Borda’s method is to let each voter rank the candidates by importance, then assign weights given by the rank position, to add the weights per candidate for all voters, and then select the candidate with the highest value. Note that the method appears sensitive to preference reversal, see below.
Condorcet’s method is to vote on all pairs of candidates, and to select the one who wins from all alternatives. Note that such a “Condorcet winner” does not need to exist. In that case the margins of winning can be used to solve the deadlock - but this increases the sensitivity to who participates.

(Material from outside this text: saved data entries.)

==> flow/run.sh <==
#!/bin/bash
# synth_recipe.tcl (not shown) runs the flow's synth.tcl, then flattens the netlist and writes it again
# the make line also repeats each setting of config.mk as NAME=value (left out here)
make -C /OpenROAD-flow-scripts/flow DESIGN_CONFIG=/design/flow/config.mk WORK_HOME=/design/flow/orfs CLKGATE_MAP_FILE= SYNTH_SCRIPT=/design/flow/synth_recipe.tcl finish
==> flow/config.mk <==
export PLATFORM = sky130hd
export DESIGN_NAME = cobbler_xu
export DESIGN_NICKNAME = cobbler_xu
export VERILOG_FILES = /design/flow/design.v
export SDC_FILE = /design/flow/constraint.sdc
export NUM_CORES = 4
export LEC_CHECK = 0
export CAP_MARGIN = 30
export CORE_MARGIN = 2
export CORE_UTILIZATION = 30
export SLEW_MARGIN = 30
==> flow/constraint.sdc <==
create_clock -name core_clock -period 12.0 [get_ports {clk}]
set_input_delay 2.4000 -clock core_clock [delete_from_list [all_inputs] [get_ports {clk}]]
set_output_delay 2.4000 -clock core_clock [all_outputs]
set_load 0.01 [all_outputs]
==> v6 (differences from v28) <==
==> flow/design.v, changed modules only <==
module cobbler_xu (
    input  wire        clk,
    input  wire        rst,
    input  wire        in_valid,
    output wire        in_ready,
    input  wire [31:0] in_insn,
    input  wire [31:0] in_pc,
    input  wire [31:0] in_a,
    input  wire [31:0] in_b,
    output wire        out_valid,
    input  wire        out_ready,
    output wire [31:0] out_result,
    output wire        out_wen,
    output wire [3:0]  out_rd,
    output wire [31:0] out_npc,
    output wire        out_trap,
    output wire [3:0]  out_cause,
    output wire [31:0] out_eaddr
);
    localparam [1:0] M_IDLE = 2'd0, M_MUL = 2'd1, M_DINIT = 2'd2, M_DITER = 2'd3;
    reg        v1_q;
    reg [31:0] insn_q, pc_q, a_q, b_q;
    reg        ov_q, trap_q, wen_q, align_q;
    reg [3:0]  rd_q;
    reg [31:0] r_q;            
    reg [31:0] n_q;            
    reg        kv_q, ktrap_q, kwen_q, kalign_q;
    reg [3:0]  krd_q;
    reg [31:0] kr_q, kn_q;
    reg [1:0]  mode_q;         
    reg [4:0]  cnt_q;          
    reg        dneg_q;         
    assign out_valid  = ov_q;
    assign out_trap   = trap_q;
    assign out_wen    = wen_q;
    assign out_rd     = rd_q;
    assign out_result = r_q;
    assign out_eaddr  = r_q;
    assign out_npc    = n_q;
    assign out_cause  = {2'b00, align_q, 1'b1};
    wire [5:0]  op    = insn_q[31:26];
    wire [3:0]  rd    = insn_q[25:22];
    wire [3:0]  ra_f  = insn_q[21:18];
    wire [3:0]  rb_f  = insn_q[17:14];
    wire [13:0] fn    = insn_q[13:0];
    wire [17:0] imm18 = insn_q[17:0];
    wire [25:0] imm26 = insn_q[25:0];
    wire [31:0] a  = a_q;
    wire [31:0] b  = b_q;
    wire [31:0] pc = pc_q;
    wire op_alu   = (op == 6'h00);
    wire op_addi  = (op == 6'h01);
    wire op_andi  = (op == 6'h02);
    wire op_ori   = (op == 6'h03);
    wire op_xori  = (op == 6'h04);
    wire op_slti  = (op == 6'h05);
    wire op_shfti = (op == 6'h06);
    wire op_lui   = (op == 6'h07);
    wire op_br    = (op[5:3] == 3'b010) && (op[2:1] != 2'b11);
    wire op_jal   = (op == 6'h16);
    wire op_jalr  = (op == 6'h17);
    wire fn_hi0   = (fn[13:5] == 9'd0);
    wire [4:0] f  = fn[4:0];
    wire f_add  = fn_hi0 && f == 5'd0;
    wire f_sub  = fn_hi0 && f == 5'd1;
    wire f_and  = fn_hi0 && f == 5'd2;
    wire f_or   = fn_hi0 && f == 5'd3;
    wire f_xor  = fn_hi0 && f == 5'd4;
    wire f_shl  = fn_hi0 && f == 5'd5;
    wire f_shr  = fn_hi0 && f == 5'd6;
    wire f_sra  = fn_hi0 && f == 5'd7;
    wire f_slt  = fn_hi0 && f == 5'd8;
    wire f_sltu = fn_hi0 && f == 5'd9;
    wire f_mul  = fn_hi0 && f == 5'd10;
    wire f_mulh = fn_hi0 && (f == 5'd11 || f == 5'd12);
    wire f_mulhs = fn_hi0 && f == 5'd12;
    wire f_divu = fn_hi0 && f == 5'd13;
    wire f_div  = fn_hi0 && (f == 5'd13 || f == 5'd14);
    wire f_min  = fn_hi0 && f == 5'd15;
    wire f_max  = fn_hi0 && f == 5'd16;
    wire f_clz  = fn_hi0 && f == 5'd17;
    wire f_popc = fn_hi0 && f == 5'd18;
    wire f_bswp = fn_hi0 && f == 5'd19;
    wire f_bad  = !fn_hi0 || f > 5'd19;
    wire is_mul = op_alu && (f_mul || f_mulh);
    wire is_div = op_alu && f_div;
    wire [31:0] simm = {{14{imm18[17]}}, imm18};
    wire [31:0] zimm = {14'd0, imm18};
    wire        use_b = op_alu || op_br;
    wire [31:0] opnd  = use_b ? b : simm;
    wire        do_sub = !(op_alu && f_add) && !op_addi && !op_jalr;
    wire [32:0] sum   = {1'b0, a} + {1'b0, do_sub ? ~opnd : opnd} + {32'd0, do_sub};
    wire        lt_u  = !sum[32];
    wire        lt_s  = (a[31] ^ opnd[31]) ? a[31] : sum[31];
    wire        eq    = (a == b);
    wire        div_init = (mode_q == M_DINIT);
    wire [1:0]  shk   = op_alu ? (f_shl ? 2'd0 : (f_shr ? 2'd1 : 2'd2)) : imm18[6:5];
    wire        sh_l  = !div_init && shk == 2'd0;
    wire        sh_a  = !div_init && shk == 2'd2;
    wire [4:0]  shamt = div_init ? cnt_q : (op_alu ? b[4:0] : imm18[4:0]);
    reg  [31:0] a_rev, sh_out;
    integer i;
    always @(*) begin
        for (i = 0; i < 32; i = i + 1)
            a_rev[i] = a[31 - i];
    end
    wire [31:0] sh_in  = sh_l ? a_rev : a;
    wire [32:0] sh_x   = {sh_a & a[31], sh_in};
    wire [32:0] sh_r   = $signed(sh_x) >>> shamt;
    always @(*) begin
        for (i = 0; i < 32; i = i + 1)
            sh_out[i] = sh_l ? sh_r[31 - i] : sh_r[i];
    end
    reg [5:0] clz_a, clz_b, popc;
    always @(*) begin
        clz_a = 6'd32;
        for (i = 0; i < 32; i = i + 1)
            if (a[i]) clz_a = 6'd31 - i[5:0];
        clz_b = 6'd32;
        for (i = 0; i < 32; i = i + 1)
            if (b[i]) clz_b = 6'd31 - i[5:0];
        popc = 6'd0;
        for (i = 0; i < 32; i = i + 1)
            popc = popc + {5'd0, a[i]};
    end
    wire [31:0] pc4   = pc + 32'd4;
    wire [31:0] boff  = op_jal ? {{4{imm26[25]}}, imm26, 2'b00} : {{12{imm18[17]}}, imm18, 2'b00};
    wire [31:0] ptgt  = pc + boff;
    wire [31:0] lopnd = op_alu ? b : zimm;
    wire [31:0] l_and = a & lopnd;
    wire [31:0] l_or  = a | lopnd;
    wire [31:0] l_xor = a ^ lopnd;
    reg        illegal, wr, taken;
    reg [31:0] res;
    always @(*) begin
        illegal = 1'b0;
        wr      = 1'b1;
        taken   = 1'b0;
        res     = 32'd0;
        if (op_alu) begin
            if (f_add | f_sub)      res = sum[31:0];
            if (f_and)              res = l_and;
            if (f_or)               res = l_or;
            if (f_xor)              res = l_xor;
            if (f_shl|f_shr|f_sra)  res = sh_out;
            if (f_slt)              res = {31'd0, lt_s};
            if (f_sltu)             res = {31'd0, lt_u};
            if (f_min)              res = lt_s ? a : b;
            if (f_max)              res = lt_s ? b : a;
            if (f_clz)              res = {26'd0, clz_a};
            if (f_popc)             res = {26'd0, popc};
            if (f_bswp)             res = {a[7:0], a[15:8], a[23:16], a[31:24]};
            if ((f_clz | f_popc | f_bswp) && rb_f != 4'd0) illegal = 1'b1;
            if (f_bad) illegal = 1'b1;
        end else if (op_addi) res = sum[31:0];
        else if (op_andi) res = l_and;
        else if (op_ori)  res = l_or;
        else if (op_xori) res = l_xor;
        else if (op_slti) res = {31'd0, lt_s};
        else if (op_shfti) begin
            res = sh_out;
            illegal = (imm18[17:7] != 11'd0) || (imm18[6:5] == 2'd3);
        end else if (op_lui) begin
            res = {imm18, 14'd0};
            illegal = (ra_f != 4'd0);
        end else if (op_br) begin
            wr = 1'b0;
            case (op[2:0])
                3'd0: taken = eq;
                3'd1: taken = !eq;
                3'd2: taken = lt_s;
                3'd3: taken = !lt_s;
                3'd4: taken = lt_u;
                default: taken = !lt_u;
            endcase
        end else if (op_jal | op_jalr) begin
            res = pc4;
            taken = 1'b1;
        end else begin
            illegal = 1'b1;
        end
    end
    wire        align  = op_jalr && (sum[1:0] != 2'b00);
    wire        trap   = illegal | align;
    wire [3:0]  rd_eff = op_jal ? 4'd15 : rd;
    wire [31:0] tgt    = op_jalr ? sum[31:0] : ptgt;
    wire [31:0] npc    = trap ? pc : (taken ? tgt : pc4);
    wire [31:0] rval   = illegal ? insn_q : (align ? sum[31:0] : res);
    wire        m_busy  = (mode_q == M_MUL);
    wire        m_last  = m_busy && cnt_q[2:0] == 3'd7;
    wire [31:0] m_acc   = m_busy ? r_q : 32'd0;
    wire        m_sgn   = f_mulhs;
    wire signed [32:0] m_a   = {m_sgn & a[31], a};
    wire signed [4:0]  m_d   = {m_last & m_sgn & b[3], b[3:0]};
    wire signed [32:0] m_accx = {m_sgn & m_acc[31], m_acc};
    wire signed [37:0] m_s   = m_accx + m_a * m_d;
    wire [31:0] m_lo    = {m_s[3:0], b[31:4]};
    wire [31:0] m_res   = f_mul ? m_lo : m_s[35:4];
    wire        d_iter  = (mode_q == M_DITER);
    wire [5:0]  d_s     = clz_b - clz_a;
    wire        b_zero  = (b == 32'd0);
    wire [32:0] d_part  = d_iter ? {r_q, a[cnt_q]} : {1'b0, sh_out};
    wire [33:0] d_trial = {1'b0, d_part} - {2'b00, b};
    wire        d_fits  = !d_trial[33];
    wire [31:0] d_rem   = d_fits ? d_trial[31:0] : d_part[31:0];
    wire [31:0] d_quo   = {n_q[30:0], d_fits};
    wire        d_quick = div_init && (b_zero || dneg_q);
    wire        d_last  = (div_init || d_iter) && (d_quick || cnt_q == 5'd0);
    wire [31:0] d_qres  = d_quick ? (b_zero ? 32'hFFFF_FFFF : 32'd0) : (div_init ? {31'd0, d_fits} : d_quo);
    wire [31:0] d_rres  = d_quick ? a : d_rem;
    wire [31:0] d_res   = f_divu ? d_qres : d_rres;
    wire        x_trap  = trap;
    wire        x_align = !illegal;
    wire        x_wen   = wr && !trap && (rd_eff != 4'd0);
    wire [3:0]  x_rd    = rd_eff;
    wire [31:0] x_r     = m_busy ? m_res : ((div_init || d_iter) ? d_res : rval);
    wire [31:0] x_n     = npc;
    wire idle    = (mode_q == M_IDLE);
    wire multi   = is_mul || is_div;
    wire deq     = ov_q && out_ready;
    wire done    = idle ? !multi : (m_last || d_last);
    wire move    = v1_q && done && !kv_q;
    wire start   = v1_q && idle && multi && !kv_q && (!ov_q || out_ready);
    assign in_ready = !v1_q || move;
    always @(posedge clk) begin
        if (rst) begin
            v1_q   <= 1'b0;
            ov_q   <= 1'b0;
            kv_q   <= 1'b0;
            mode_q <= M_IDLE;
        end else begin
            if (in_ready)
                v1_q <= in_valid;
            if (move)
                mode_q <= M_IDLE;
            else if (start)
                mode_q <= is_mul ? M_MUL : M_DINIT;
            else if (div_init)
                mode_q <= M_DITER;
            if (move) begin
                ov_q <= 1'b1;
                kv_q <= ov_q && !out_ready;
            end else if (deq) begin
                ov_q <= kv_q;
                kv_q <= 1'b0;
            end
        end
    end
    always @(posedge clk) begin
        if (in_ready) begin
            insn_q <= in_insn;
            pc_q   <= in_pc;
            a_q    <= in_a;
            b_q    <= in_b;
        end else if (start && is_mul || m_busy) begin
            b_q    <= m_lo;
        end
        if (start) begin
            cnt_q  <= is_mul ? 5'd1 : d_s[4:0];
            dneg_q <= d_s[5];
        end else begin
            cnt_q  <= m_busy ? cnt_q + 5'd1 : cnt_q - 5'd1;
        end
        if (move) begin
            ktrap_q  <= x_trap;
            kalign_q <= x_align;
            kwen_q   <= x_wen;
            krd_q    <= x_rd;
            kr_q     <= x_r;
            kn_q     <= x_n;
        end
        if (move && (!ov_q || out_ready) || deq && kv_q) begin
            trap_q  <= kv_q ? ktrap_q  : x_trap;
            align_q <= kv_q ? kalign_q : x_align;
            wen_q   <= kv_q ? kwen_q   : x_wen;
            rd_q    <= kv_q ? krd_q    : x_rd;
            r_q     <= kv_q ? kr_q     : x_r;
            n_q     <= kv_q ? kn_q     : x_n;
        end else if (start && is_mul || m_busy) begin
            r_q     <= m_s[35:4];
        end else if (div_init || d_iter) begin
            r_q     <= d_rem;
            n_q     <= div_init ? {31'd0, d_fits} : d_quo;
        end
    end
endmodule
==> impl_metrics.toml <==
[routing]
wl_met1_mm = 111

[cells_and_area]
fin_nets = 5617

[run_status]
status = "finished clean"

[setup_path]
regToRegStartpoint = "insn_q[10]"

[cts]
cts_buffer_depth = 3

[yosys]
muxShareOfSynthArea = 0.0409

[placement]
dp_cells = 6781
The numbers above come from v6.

The following example is taken from Saari (2001ab). Consider a budget of three candidates A, B and C, and let there be 114 voters. When we neglect indifference and use strict preference only, then with 3 candidates there are 3! = 6 possible ways of ranking them. Table 13 contains an arbitrary allocation of those voters over such preferences. The highest ranking candidate gets rankorder weight 3, the second gets weight 2, and the least preferred candidate gets weight 1. In the table we can read for example that there are 33 candidates with preference A > B > C.
Number of voters | Candidates and their rank order weight | ||
Sum 114 | A | B | C |
33 | 3 | 2 | 1 |
0 | 3 | 1 | 2 |
25 | 2 | 1 | 3 |
17 | 1 | 2 | 3 |
14 | 1 | 3 | 2 |
25 | 2 | 3 | 1 |
Results of the procedures | |||
Mostly preferred | 33+0 = 33 | 14+25 = 39 | 25+17 = 42 |
Borda | 230 | 242 | 212 |
Pairs: A vs B | 58 | 56 | - |
A vs C | 58 | - | 56 |
B vs C | - | 72 | 42 |
The different voting schemes result into different decisions:
1) Plurality: Voters give one single vote to the candidate of their highest preference. For candidate A we consider its column, select the rows with the score 3, and add the associated numbers of voters 33 + 0 = 33. And so on. Candidate C gets most votes, namely 42.
2) Borda: The votes are weighted with the rank order weight. De column for A is multiplied row by row with the number of voters 3 * 33 + 3 * 0 + 2 * 25 + … = 230. Candidate B gets most votes, namely 242. (Scores -1, 0, 1 might calculate easier.)
3) Condorcet: Voting pairwise over A versus B, there are 33 + 0 + 25 = 58 voters who give A a higher rankorder than B. Etcetera. Candidate A appears to win from both B and C, and then is the “Condorcet winner”.
This example shows that A, B and C can all be winners, depending upon the method selected. The properties of the methods then are the true issue.